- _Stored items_
-- Opening Marker --

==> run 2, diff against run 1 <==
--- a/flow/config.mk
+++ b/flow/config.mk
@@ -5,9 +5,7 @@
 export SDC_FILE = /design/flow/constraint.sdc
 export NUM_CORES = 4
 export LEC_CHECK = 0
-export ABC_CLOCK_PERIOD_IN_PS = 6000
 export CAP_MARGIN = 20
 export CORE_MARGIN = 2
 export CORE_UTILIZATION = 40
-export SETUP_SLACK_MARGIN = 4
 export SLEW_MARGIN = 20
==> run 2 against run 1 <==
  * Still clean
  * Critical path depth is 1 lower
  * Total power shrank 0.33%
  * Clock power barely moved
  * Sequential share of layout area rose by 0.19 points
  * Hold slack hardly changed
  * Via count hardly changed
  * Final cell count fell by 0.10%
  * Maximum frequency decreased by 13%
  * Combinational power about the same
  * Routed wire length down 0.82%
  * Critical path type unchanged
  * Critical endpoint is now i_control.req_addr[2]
This design comes from an exercise in tuning for small area on the open sky130 flow, not from production work.
Only simulation tests tie the RTL to the original design; equivalence was not proved.

## the baseline
Design mac_buff_top, start of the top module:
module mac_buff_top (
    input  logic           CLK,
    input  logic           RST_N,
    input  logic           en_mac,
    input  logic [127:0]   operands,
    input  logic           en_block_read,
    output logic           rdy_mac,
    output logic           rdy_block_read,
    output logic           mem_val_valid,
    output logic [33:0]    mem_val_data
);
Size in the first run: about 2,400 flip-flops, about 170 I/O pins, about 98,000 um^2 of cells after synthesis.
export LEC_CHECK = 0
export CAP_MARGIN = 20
export CORE_MARGIN = 2
export CORE_UTILIZATION = 40
export SLEW_MARGIN = 20
create_clock -name core_clock -period 6.0 [get_ports {CLK}]
standard.sh (not shown) runs the stock make flow with config.mk's settings and CLKGATE_MAP_FILE= SYNTH_SCRIPT=/design/flow/synth_recipe.tcl, a recipe that flattens the netlist after the stock synthesis.
==> flow/flow/run.sh <==
#!/bin/bash
set -euo pipefail
CTS="-sink_clustering_enable -repair_clock_nets -dont_use_dummy_load"
CTS="$CTS -buf_list sky130_fd_sc_hd__clkbuf_16"
CTS="$CTS -sink_clustering_size 26 -sink_clustering_max_diameter 120"
bash standard.sh "CTS_ARGS=$CTS" finish > standard_make.log 2>&1
> inputs changed (the baseline -> the candidate)
Settings: CORE_UTILIZATION now 60, was 40.
==> flow/flow/run.sh <==
#!/bin/bash
# The standard layout (standard.sh) with two changes:
# - synthesis is synth_recipe.tcl with Yosys's generic abc pass skipped
#   inside synth (-noabc), so that extract_fa sees the adder tree as written;
#   the final liberty abc, flattening and renaming are unchanged
# - a leaner clock tree: clkbuf_16 only, larger sink clusters and no dummy
#   balancing loads
set -euo pipefail
HERE=$(cd "$(dirname "$0")" && pwd)
CTS="-sink_clustering_enable -repair_clock_nets -dont_use_dummy_load"
CTS="$CTS -buf_list sky130_fd_sc_hd__clkbuf_16"
CTS="$CTS -sink_clustering_size 26 -sink_clustering_max_diameter 120"
bash standard.sh "SYNTH_SCRIPT=$HERE/synth_noabc.tcl" "CTS_ARGS=$CTS" finish > standard_make.log 2>&1
==> flow/flow/synth_noabc.tcl (new file) <==
proc synth {args} { yosys synth -nofsm -noshare -noabc {*}$args }
source $::env(SCRIPTS_DIR)/synth.tcl
# left out here: clear keep_hierarchy, flatten, clean up, hide names made inside functions, write 1_2_yosys.v
- [the candidate vs the baseline] overall routing resource usage: higher in the candidate
- As of the candidate, overall die height had fallen by more than 10% compared to the baseline.
- The candidate and the baseline ended up with roughly the same area fraction of clock buffers and clock inverters.
- [diff] vias after detailed routing, the candidate relative to the baseline: improvement
- The critical path depth in the candidate was lower than what the baseline gave.
- Mapped cell area down 1100 um^2 in the candidate wrt the baseline
- The baseline → the candidate: hold slack increased 0.0086 ns.
- Clock-buffer cell count: the baseline and the candidate compared, higher one is the baseline
- Taking the baseline as 1.0, the candidate lands at 1.11 on wire length per cell after detailed routing.

---

old:
Another version of the RTL of mac_buff_top (not shown whole).
For scale: roughly 5,100 cells after synthesis, roughly 2,400 flip-flops, ~170 I/O pins, roughly 96,000 um2 of cells after synthesis.
Settings: LEC_CHECK=0, CAP_MARGIN=20, CORE_MARGIN=2, CORE_UTILIZATION=60, SLEW_MARGIN=20; clock period 6.0 ns.
==> flow/flow/run.sh <==
#!/bin/bash
# The standard layout (standard.sh) with two changes:
# - synthesis is synth_recipe.tcl with Yosys's generic abc pass skipped
#   inside synth (-noabc), so that extract_fa sees the adder tree as written;
#   the final liberty abc, flattening and renaming are unchanged
# - a leaner clock tree: clkbuf_16 only, larger sink clusters and no dummy
#   balancing loads
set -euo pipefail
HERE=$(cd "$(dirname "$0")" && pwd)
CTS="-sink_clustering_enable -repair_clock_nets -dont_use_dummy_load"
CTS="$CTS -buf_list sky130_fd_sc_hd__clkbuf_16"
CTS="$CTS -sink_clustering_size 26 -sink_clustering_max_diameter 120"
bash standard.sh "SYNTH_SCRIPT=$HERE/synth_noabc.tcl" "CTS_ARGS=$CTS" finish > standard_make.log 2>&1
==> flow/flow/synth_noabc.tcl <==
proc synth {args} { yosys synth -nofsm -noshare -noabc {*}$args }
source $::env(SCRIPTS_DIR)/synth.tcl
# left out here: clear keep_hierarchy, flatten, clean up, hide names made inside functions, write 1_2_yosys.v
old finished end to end and its layout was clean on timing, DRC and antenna.
## Diff of input files: new against old
Settings: changing CAP_MARGIN from 20 to 10; changing SLEW_MARGIN from 20 to 10; changing CORE_UTILIZATION from 60 to 70.
--- outcome ---
- Summary — depth of the worst register-to-register path, new relative to old: lower, by 1.
- Diff old -> new: fraction of standard cell area that is sequential increased by 0.24 points relative to the old numbers.

[re-timing with driven ports]
In the flow no input, the clock included, has a driving cell. The finished layouts below were timed again as built, in two steps.
Step 1, drivers: a clkbuf_16 drives CLK and a buf_2 each remaining input, both assumed.
Step 2 also shifts input and output timing later by t, the mid clock arrival at the registers, as if the neighbouring blocks saw the same clock.
Three values: ideal ports, drivers, drivers and shift; two values: the first two.
run	shift t [ns]	slack for setup (ns)	worst hold slack (ns)	latest minus earliest clock arrival (ns)
the baseline	0.815	0.173 / 0.173 / 0.173	0.348 / 0.304 / 0.348	0.142 / 0.143
the candidate	0.801	0.282 / 0.282 / 0.282	0.356 / 0.331 / 0.356	0.106 / 0.106
old	0.803	0.206 / 0.206 / 0.206	0.350 / 0.323 / 0.350	0.113 / 0.113
new	0.817	0.085 / 0.085 / 0.085	0.360 / 0.360 / 0.360	0.140 / 0.140
After both steps every run listed still meets setup and hold.
Source: an optimization exercise on an open RTL-to-GDS flow (aim: small area and a short achievable clock period). Production flows keep margins and buffers that such runs may drop.

v6:
==> flow/design.v <==
module dcache_dm (
  input  logic        CLK,
  input  logic        nRST,
  input  logic        halt,
  input  logic        dmemREN,
  input  logic        dmemWEN,
  input  logic        datomic,
  input  logic [31:0] dmemaddr,
  input  logic [31:0] dmemstore,
  output logic        dhit,
  output logic [31:0] dmemload,
  output logic        dREN,
  output logic        dWEN,
  output logic [31:0] daddr,
  output logic [31:0] dstore,
  input  logic        dwait,
  input  logic [31:0] dload,
  output logic        flushed
);
  localparam logic [3:0] IDLE  = 4'd0,
                         WB0   = 4'd1,
                         WB1   = 4'd2,
                         LD0   = 4'd3,
                         LD1   = 4'd4,
                         FLUSH = 4'd5,
                         FWB0  = 4'd6,
                         FWB1  = 4'd7,
                         DONE  = 4'd8;
  logic [3:0]  state, next_state;
  logic [7:0]  valid, dirty;
  logic [25:0] tags   [8];
  logic [31:0] words0 [8];
  logic [31:0] words1 [8];
  logic [2:0]  cnt;
  logic [25:0] req_tag;
  logic [2:0]  req_idx;
  logic        req_off;
  logic        req, hit, do_write;
  assign req_tag = dmemaddr[31:6];
  assign req_idx = dmemaddr[5:3];
  assign req_off = dmemaddr[2];
  assign req     = dmemREN | dmemWEN;
  logic st_idle, st_ld0, st_ld1, st_wb1, st_fl;
  assign st_idle = (state == IDLE);
  assign st_ld0  = (state == LD0);
  assign st_ld1  = (state == LD1);
  assign st_wb1  = (state == WB1) || (state == FWB1);
  assign st_fl   = (state == FLUSH) || (state == FWB0) || (state == FWB1);
  logic [2:0]  ridx;
  logic        roff;
  logic [25:0] rtag;
  logic [31:0] rword;
  assign ridx  = st_fl ? cnt : req_idx;
  assign roff  = st_idle ? req_off : st_wb1;
  assign rtag  = tags[ridx];
  assign rword = roff ? words1[ridx] : words0[ridx];
  assign hit = st_idle && req && valid[req_idx] && (rtag == req_tag);
  logic [31:0] link;
  logic        link_valid;
  logic        link_eq, sc_ok;
  assign link_eq  = (link == dmemaddr);
  assign sc_ok    = link_valid && link_eq;
  assign do_write = hit && dmemWEN && (!datomic || sc_ok);
  always_ff @(posedge CLK or negedge nRST) begin
    if (!nRST)                              link_valid <= 1'b0;
    else if (hit && !dmemWEN && datomic)    link_valid <= 1'b1;
    else if (do_write && link_eq)           link_valid <= 1'b0;
  end
  always_ff @(posedge CLK) begin
    if (hit && !dmemWEN && datomic) link <= dmemaddr;
  end
  always_ff @(posedge CLK or negedge nRST) begin
    if (!nRST) state <= IDLE;
    else       state <= next_state;
  end
  always_comb begin
    next_state = state;
    case (state)
      IDLE: begin
        if (halt)             next_state = FLUSH;
        else if (req && !hit) next_state = dirty[req_idx] ? WB0 : LD0;
      end
      WB0:  if (!dwait) next_state = WB1;
      WB1:  if (!dwait) next_state = LD0;
      LD0:  if (!dwait) next_state = LD1;
      LD1:  if (!dwait) next_state = IDLE;
      FLUSH: begin
        if (dirty[cnt])        next_state = FWB0;
        else if (cnt == 3'd7)  next_state = DONE;
      end
      FWB0: if (!dwait) next_state = FWB1;
      FWB1: if (!dwait) next_state = (cnt == 3'd7) ? DONE : FLUSH;
      DONE: next_state = DONE;
      default: next_state = IDLE;
    endcase
  end
  assign dhit     = hit;
  assign dmemload = dmemWEN ? {31'b0, datomic & sc_ok} : rword;
  assign dstore   = rword;
  assign dREN     = st_ld0 || st_ld1;
  assign dWEN     = (state == WB0) || (state == WB1) || (state == FWB0) || (state == FWB1);
  assign daddr    = {rtag, ridx, (st_wb1 || st_ld1), 2'b00};
  assign flushed  = (state == DONE);
  logic [31:0] wdata;
  logic        we0, we1, ld_done, tag_we;
  assign wdata   = st_idle ? dmemstore : dload;
  assign ld_done = st_ld1 && !dwait;
  assign we0     = (do_write && !req_off) || (st_ld0 && !dwait);
  assign we1     = (do_write &&  req_off) || ld_done;
  assign tag_we  = (st_idle && req && !dirty[req_idx]) || (state == WB1 && !dwait);
  always_ff @(posedge CLK) begin
    for (int i = 0; i < 8; i++) begin
      if (we0 && req_idx == i)     words0[i] <= wdata;
      if (we1 && req_idx == i)     words1[i] <= wdata;
      if (tag_we && req_idx == i)  tags[i]   <= req_tag;
    end
  end
  always_ff @(posedge CLK or negedge nRST) begin
    if (!nRST) begin
      valid <= '0;
      dirty <= '0;
    end else begin
      for (int i = 0; i < 8; i++) begin
        if (ld_done && req_idx == i) begin
          valid[i] <= 1'b1;
          dirty[i] <= 1'b0;
        end else if (do_write && req_idx == i) begin
          dirty[i] <= 1'b1;
        end else if (state == FWB1 && !dwait && cnt == i) begin
          dirty[i] <= 1'b0;
        end
      end
    end
  end
  always_ff @(posedge CLK or negedge nRST) begin
    if (!nRST) begin
      cnt <= '0;
    end else if ((state == FLUSH && !dirty[cnt]) || (state == FWB1 && !dwait)) begin
      if (cnt != 3'd7) cnt <= cnt + 3'd1;
    end
  end
endmodule
export LEC_CHECK = 0
export ABC_AREA = 1
export CAP_MARGIN = 20
export CORE_MARGIN = 2
export CORE_UTILIZATION = 50
export CTS_CLUSTER_DIAMETER = 80
export CTS_CLUSTER_SIZE = 30
export SETUP_SLACK_MARGIN = 2.0
export SLEW_MARGIN = 20
create_clock -name core_clock -period 6.5 [get_ports {CLK}]
standard.sh (not shown) runs the stock make flow with config.mk's settings and CLKGATE_MAP_FILE= SYNTH_SCRIPT=/design/flow/synth_recipe.tcl, a recipe that flattens the netlist after the stock synthesis.
==> flow/flow/run.sh <==
#!/bin/bash
# Standard layout, with the ports buffered by buf_4 cells instead of the default buffer.
set -e
cp standard.sh standard_sh_copy.log
export BUFFER_PORTS_ARGS="-buffer_cell sky130_fd_sc_hd__buf_4"
bash standard.sh > standard_flow.log 2>&1
v6 completed; timing, DRC and antenna clean
diff inputs: v6 => v7
Settings: SETUP_SLACK_MARGIN changed from 2.0 to 2.5.
==> flow/run.sh (new file) <==
#!/bin/bash
# synth_recipe.tcl (not shown) runs the flow's synth.tcl, then flattens the netlist and writes it again
# the make line also repeats each setting of config.mk as NAME=value (left out here)
make -C /OpenROAD-flow-scripts/flow DESIGN_CONFIG=/design/flow/config.mk WORK_HOME=/design/flow/orfs CLKGATE_MAP_FILE= SYNTH_SCRIPT=/design/flow/synth_recipe.tcl finish
removed: flow/flow/run.sh
removed: flow/standard.sh
- v7 has completed all stages; timing, DRC and antenna checks passed.
- Taking v6 as the reference, in v7 transition time at the pin with the least slew margin moved down; final non-filler cell area rose about 7%; maximum frequency shrank by 0.38%.
Function was not checked in any run of this note: the RTL went through the layout flow alone.

[separate check: timing with driven ports]
Ports are ideal in the flow. The routed layouts listed here were re-timed in OpenROAD. Step 1 (the two cells are an assumption about what drives the block):
set clk [get_ports {CLK}]
set_driving_cell -lib_cell sky130_fd_sc_hd__clkbuf_16 $clk
set_driving_cell -lib_cell sky130_fd_sc_hd__buf_2 [delete_from_list [all_inputs] $clk]
Step 2 moves the port delays by t, midway between the first and last clock arrival at a register: inputs arrive t later, outputs are due t later. That takes back most of the time a late clock gives input paths. Three values: ideal ports, drivers, drivers and shift; two values: the first two.
run	shift t [ns]	slack for setup (ns)	hold slack, ns
v6	0.651	1.649 / 1.580 / 1.391	0.479 / 0.479 / 0.479
v7	0.658	1.630 / 1.570 / 1.510	0.482 / 0.482 / 0.482
After both steps every run listed still meets setup and hold. The setup slack of v6, which loses most, moves by -0.069 ns with the drivers and by -0.258 ns with both steps.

-- Closing Marker --

- _Exercise aim_
Your reply should be an exact copy of every line from the line with "Settings: SETUP_SLACK_MARGIN changed" through the final line of the data, and nothing more.

- _Written solution_
Settings: SETUP_SLACK_MARGIN changed from 2.0 to 2.5.
==> flow/run.sh (new file) <==
#!/bin/bash
# synth_recipe.tcl (not shown) runs the flow's synth.tcl, then flattens the netlist and writes it again
# the make line also repeats each setting of config.mk as NAME=value (left out here)
make -C /OpenROAD-flow-scripts/flow DESIGN_CONFIG=/design/flow/config.mk WORK_HOME=/design/flow/orfs CLKGATE_MAP_FILE= SYNTH_SCRIPT=/design/flow/synth_recipe.tcl finish
removed: flow/flow/run.sh
removed: flow/standard.sh
- v7 has completed all stages; timing, DRC and antenna checks passed.
- Taking v6 as the reference, in v7 transition time at the pin with the least slew margin moved down; final non-filler cell area rose about 7%; maximum frequency shrank by 0.38%.
Function was not checked in any run of this note: the RTL went through the layout flow alone.

[separate check: timing with driven ports]
Ports are ideal in the flow. The routed layouts listed here were re-timed in OpenROAD. Step 1 (the two cells are an assumption about what drives the block):
set clk [get_ports {CLK}]
set_driving_cell -lib_cell sky130_fd_sc_hd__clkbuf_16 $clk
set_driving_cell -lib_cell sky130_fd_sc_hd__buf_2 [delete_from_list [all_inputs] $clk]
Step 2 moves the port delays by t, midway between the first and last clock arrival at a register: inputs arrive t later, outputs are due t later. That takes back most of the time a late clock gives input paths. Three values: ideal ports, drivers, drivers and shift; two values: the first two.
run	shift t [ns]	slack for setup (ns)	hold slack, ns
v6	0.651	1.649 / 1.580 / 1.391	0.479 / 0.479 / 0.479
v7	0.658	1.630 / 1.570 / 1.510	0.482 / 0.482 / 0.482
After both steps every run listed still meets setup and hold. The setup slack of v6, which loses most, moves by -0.069 ns with the drivers and by -0.258 ns with both steps.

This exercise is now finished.